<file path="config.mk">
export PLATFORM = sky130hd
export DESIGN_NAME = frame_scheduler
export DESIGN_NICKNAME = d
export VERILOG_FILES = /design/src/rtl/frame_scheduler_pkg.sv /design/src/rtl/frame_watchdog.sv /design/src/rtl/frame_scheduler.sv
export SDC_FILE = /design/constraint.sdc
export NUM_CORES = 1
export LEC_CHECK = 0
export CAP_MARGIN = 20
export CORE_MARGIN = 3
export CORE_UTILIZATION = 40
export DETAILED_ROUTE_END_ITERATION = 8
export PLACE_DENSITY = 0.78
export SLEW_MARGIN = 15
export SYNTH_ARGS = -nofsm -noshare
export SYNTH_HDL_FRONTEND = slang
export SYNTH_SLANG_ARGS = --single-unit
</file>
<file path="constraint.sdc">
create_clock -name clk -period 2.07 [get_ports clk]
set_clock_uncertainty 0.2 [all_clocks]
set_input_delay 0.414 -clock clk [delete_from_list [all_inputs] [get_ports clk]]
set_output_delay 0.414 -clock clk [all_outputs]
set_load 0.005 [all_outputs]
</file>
::::::
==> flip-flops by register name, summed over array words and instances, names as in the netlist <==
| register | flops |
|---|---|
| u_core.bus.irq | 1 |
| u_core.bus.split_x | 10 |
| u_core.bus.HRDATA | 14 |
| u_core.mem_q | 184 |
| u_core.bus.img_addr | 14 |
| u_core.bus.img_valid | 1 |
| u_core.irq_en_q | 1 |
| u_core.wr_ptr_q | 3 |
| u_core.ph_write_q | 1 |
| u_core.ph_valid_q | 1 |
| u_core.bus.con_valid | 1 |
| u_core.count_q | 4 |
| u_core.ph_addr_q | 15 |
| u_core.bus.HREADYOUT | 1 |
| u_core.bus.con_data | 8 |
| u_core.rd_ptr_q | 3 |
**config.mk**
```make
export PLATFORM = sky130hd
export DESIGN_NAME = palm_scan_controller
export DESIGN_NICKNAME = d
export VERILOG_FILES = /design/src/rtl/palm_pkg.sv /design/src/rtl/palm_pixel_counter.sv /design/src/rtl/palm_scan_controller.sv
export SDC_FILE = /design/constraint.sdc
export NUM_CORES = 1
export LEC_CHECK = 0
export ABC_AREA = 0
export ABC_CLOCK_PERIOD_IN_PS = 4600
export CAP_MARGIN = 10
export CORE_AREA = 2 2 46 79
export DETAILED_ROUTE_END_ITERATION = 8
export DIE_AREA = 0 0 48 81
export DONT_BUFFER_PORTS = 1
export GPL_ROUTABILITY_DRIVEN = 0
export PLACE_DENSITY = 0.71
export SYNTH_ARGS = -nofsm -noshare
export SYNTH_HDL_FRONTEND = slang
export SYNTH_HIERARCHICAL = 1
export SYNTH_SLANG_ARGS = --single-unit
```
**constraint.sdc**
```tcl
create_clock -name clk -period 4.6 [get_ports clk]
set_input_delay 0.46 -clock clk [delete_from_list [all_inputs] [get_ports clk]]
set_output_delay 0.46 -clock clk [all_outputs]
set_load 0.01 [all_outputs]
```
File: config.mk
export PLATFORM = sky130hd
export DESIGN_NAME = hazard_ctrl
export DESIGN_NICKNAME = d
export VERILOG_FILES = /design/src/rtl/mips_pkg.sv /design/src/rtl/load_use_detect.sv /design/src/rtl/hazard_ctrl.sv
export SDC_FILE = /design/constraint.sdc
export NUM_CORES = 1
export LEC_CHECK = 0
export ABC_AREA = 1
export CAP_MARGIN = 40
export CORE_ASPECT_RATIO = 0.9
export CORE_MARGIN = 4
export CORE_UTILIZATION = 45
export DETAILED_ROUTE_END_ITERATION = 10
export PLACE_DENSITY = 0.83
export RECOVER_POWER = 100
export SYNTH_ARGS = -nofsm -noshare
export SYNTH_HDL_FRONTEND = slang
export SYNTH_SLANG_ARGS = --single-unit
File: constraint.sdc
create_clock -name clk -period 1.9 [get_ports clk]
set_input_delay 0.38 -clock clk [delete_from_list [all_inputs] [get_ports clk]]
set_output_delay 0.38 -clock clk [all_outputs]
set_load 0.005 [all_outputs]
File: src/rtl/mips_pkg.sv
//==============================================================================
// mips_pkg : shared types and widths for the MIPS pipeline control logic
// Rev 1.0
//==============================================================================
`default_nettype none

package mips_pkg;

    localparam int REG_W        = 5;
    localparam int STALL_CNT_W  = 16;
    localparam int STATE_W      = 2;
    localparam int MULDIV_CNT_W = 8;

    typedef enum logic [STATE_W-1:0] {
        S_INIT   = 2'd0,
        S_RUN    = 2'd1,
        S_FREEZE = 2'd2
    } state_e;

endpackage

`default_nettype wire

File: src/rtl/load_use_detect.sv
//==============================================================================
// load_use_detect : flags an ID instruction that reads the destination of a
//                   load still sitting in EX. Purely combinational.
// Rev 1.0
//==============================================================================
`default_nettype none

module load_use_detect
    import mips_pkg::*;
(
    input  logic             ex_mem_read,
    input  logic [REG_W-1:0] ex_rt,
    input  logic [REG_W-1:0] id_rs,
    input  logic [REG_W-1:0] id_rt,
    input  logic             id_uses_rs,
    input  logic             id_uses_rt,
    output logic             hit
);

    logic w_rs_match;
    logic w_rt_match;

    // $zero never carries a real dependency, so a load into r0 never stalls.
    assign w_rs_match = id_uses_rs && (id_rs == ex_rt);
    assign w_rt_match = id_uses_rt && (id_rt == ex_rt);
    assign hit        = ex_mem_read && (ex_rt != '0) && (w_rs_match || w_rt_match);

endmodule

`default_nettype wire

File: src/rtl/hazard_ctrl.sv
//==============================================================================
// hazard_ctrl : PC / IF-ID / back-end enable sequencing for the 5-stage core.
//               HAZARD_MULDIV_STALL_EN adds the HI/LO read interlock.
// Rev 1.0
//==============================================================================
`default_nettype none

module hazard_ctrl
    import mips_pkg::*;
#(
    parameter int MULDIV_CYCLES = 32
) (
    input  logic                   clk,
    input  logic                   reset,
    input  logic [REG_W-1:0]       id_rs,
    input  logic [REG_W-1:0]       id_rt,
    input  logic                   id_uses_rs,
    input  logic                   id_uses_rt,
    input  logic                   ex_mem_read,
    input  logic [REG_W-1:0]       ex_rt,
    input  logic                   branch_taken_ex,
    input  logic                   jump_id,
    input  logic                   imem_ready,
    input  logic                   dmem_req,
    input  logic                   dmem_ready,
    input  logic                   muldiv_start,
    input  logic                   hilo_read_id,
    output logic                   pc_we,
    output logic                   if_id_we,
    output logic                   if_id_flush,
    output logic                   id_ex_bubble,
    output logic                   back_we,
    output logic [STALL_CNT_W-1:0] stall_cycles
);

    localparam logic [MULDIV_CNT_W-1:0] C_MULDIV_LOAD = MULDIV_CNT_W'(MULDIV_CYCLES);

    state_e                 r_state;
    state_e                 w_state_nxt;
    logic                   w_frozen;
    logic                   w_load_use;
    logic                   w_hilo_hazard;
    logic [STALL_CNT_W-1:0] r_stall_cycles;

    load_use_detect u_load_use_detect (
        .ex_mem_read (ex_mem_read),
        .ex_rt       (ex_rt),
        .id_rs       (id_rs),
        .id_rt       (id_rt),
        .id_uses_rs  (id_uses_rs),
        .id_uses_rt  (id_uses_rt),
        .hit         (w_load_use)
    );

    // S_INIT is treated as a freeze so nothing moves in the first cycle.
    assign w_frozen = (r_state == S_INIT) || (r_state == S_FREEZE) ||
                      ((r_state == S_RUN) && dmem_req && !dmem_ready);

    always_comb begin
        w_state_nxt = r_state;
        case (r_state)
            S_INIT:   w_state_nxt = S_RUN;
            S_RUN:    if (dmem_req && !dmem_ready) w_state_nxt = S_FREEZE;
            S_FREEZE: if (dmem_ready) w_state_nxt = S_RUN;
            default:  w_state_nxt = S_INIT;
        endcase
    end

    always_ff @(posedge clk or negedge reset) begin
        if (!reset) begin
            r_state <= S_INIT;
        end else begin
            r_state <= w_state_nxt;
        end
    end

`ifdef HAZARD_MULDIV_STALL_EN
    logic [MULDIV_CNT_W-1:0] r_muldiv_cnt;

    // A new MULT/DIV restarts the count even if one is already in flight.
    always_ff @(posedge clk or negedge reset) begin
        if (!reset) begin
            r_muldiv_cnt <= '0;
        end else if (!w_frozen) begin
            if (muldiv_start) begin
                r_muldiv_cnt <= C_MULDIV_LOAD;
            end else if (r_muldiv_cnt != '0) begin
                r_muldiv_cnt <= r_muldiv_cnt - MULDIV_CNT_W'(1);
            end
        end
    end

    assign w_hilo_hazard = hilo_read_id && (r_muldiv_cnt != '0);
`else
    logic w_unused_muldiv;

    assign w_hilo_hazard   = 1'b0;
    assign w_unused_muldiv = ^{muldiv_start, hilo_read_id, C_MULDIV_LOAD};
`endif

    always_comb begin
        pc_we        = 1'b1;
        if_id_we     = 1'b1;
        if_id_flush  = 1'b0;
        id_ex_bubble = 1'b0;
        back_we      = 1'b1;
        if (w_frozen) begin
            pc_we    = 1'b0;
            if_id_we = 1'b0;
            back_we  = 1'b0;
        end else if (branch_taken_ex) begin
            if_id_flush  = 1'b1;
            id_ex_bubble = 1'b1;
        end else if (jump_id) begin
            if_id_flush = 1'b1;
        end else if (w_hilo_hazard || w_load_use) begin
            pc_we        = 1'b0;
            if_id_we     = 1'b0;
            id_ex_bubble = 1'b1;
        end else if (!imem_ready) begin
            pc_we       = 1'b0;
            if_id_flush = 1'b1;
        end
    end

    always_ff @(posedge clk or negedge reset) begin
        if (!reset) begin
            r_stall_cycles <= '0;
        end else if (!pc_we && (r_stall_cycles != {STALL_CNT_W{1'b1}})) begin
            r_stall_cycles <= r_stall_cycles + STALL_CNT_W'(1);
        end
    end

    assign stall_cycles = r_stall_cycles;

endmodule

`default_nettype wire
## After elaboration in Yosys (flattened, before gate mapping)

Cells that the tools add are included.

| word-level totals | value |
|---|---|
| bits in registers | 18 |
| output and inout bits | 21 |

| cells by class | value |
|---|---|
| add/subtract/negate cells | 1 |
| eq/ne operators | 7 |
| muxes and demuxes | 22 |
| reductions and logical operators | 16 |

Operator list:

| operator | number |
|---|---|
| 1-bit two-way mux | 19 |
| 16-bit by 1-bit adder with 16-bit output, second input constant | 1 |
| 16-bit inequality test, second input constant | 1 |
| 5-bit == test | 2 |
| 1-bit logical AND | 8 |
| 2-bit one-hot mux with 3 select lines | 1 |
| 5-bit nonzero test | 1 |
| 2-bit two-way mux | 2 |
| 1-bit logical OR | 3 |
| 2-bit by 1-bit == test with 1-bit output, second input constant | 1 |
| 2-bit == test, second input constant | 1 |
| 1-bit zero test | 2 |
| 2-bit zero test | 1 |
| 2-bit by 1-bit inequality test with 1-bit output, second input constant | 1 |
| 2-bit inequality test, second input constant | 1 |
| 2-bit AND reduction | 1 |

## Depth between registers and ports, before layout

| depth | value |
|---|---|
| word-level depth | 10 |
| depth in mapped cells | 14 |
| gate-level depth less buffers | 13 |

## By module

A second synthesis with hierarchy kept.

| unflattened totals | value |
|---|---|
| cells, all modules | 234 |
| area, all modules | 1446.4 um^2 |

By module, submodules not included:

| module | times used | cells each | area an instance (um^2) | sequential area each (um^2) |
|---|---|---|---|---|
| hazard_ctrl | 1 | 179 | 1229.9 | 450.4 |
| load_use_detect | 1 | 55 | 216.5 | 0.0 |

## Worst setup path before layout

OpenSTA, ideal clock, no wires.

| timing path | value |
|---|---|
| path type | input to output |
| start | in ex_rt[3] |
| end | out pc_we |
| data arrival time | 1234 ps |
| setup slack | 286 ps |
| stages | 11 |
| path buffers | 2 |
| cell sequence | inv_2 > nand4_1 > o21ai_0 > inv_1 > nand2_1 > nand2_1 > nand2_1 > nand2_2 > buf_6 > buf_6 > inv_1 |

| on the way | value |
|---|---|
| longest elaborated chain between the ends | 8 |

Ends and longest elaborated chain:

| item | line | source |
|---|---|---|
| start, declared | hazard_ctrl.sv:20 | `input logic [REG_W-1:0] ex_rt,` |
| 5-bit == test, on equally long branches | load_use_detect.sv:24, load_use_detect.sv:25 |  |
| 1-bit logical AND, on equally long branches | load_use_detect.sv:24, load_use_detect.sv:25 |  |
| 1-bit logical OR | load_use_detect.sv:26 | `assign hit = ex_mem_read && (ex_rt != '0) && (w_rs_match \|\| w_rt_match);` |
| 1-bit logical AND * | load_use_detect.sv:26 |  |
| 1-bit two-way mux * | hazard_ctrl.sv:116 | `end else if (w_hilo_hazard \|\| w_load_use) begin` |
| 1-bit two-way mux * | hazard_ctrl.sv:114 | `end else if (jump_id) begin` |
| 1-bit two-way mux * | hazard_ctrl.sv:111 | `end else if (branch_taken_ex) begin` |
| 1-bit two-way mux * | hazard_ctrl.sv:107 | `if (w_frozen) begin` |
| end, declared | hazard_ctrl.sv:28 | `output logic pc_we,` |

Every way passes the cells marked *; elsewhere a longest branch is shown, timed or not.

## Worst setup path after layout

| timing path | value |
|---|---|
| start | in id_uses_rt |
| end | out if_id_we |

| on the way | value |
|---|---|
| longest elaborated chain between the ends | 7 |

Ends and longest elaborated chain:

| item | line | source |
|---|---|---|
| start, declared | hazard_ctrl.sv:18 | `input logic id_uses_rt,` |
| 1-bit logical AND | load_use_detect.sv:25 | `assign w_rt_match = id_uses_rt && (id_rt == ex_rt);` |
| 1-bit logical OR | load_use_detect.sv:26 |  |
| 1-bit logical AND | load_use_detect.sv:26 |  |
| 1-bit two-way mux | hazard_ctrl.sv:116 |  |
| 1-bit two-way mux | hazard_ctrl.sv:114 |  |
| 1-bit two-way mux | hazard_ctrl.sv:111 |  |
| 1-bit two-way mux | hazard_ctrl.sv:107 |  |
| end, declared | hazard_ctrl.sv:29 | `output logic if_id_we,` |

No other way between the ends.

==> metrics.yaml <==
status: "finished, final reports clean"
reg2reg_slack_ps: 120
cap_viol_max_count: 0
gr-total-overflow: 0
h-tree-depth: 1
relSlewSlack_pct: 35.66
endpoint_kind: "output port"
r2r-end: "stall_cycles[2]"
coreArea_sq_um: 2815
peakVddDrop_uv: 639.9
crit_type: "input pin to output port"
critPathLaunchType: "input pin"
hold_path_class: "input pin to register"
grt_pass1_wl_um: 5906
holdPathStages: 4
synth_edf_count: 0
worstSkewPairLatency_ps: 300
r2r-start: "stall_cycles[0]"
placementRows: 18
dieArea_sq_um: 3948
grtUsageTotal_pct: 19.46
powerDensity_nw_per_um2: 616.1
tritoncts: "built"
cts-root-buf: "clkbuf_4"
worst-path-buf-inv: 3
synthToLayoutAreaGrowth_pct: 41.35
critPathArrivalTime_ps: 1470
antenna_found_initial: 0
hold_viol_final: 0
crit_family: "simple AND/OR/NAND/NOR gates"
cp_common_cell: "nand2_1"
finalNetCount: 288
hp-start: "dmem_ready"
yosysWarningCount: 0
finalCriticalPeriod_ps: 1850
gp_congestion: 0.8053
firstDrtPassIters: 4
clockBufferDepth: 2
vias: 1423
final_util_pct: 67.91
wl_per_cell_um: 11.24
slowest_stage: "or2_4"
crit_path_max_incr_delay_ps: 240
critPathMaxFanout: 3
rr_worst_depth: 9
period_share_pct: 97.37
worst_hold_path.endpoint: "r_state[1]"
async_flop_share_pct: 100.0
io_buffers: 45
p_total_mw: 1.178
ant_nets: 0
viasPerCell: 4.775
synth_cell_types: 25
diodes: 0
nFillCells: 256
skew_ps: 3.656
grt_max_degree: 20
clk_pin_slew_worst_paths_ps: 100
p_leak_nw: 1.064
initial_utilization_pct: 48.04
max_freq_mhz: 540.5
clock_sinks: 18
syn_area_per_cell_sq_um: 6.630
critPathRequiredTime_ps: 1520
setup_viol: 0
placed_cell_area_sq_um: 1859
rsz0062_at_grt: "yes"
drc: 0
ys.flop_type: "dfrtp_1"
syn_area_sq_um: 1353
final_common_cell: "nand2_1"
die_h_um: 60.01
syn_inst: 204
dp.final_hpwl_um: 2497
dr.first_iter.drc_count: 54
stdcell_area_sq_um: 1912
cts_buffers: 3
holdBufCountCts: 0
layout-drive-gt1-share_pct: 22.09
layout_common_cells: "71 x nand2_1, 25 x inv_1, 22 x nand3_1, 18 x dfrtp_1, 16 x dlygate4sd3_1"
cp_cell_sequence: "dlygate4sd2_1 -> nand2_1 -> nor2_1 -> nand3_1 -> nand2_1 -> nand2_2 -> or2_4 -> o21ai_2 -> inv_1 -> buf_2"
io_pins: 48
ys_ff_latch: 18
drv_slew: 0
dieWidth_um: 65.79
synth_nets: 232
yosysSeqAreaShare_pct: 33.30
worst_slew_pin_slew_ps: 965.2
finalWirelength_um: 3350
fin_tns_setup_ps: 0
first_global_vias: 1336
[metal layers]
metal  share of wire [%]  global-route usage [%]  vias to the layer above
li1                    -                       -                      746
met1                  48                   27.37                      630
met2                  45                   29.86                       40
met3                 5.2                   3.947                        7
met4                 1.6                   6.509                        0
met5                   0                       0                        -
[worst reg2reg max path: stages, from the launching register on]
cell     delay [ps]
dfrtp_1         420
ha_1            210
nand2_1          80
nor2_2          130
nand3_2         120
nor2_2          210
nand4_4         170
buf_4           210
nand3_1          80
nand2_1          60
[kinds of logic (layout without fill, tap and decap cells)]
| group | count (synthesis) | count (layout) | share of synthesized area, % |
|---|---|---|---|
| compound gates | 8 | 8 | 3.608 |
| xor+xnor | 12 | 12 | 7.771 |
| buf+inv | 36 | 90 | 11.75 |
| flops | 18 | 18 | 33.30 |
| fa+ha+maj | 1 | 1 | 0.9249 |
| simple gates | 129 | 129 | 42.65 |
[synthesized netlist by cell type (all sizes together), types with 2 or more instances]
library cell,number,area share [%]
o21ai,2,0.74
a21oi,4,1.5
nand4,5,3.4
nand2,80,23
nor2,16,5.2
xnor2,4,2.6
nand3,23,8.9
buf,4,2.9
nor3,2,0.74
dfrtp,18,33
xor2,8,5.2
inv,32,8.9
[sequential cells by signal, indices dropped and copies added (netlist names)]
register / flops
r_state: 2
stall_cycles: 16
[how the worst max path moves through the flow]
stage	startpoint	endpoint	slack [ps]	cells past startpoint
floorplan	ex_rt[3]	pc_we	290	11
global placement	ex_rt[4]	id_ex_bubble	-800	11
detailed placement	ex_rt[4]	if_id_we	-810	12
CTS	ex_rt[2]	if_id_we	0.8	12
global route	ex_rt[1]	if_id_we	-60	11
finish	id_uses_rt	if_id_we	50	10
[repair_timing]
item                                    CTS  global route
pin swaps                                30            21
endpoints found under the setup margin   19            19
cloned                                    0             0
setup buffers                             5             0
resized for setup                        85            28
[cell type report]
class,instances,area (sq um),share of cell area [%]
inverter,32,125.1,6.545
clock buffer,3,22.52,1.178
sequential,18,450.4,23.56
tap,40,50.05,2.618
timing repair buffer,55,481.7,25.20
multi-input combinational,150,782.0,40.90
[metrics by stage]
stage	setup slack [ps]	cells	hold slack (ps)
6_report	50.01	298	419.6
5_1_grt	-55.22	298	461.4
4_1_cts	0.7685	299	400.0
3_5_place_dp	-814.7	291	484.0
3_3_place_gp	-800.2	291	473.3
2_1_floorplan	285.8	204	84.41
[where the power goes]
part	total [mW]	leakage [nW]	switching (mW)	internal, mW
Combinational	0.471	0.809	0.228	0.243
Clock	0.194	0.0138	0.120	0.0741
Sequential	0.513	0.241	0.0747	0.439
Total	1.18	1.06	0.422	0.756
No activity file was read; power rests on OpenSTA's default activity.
::::::
◆ Task prompt:
Using the data above, show each line where "synthesis" occurs.

◆ Completed task:
A second synthesis with hierarchy kept.
| group | count (synthesis) | count (layout) | share of synthesized area, % |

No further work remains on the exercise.